Each line below that includes the word "instances" is to be reported.

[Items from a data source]
┌────────

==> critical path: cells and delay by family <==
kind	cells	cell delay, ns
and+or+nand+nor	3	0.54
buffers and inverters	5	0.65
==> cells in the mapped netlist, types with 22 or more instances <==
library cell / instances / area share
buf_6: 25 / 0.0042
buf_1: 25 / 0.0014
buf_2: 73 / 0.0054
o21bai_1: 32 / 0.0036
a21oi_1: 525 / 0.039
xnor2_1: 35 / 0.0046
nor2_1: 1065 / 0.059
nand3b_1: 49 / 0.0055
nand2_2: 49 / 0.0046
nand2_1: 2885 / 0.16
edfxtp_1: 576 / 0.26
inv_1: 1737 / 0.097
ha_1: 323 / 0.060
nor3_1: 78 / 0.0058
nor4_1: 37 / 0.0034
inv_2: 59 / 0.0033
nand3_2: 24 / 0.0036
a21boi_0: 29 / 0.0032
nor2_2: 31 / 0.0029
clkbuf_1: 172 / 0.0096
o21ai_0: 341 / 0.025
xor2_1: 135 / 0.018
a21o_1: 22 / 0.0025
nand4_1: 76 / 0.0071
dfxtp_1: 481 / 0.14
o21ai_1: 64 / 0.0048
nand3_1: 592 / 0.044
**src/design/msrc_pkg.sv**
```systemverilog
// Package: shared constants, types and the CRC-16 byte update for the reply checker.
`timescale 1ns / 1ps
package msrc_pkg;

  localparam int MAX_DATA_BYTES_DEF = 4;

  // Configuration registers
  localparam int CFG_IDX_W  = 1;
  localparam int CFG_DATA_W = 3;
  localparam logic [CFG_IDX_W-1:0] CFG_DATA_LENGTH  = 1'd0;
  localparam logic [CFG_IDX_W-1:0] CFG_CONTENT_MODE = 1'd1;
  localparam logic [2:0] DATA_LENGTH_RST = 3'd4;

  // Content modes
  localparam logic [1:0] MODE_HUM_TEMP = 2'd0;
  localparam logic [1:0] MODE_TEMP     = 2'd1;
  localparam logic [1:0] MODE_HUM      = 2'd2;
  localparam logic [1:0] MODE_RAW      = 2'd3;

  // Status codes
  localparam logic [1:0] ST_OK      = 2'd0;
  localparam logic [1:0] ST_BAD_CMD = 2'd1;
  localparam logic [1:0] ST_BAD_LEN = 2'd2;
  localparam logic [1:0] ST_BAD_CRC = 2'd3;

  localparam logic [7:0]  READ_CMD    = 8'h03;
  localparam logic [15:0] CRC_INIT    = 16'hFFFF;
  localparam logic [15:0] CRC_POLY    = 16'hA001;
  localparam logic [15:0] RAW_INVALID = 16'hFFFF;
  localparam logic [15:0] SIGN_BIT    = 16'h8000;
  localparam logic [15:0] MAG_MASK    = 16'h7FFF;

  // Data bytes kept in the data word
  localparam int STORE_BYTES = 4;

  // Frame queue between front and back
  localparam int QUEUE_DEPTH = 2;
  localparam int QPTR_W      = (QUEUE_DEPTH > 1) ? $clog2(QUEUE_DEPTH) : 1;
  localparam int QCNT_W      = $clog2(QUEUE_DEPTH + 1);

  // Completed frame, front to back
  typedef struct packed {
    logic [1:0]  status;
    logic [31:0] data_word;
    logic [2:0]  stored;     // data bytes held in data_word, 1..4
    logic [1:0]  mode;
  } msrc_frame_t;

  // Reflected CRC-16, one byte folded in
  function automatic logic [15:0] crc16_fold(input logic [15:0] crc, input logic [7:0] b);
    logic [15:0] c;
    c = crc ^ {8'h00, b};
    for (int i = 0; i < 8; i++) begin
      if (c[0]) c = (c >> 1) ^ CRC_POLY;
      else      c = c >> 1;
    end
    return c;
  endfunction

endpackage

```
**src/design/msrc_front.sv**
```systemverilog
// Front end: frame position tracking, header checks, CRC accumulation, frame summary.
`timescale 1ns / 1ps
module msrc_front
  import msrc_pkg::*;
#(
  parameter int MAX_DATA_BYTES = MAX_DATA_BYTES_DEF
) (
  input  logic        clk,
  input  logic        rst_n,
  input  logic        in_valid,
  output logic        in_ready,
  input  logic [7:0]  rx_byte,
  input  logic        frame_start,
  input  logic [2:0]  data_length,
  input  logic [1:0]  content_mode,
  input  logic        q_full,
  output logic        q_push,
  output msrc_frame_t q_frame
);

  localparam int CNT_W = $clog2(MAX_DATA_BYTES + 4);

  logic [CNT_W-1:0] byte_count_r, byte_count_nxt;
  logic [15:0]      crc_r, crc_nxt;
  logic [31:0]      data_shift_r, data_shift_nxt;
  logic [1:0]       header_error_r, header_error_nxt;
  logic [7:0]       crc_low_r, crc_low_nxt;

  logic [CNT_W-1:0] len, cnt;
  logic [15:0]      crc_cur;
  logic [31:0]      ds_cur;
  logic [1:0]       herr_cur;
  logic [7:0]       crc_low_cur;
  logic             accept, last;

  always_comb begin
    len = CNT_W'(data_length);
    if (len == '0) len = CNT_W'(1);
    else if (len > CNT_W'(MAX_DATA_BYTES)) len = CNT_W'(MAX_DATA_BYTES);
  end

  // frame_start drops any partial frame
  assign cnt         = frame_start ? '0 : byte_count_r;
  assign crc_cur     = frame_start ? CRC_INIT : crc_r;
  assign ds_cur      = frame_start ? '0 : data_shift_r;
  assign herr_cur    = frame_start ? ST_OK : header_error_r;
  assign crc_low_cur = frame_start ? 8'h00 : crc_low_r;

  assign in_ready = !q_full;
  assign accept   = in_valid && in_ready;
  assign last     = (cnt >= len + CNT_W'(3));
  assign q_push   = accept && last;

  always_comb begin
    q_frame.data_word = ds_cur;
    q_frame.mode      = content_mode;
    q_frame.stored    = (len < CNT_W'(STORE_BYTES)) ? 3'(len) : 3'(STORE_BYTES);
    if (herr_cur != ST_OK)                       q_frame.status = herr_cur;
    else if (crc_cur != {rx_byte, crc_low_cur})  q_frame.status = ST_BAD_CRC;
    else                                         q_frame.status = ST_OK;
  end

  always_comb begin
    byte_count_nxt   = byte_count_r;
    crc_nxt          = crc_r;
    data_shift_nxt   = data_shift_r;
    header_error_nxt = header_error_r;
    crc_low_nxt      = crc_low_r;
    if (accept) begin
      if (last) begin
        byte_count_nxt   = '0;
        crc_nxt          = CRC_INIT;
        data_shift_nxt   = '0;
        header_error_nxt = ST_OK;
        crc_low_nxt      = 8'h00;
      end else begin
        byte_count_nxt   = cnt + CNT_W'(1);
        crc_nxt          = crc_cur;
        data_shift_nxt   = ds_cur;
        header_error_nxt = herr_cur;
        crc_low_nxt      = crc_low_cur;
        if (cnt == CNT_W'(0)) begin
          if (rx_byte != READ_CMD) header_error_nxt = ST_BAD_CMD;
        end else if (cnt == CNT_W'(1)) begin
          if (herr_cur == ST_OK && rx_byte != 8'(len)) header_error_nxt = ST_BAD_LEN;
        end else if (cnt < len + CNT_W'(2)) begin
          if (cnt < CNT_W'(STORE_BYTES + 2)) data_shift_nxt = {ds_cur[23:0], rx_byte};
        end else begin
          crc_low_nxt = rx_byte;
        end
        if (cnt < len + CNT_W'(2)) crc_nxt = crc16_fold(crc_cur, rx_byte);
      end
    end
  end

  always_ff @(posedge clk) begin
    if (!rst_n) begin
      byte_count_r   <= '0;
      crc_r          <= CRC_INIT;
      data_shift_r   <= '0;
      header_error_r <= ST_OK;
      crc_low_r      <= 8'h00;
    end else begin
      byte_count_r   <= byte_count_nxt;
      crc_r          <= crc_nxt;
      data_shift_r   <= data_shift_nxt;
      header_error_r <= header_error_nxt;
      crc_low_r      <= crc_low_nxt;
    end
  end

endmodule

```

└────────

* **Written reply**
==> cells in the mapped netlist, types with 22 or more instances <==
library cell / instances / area share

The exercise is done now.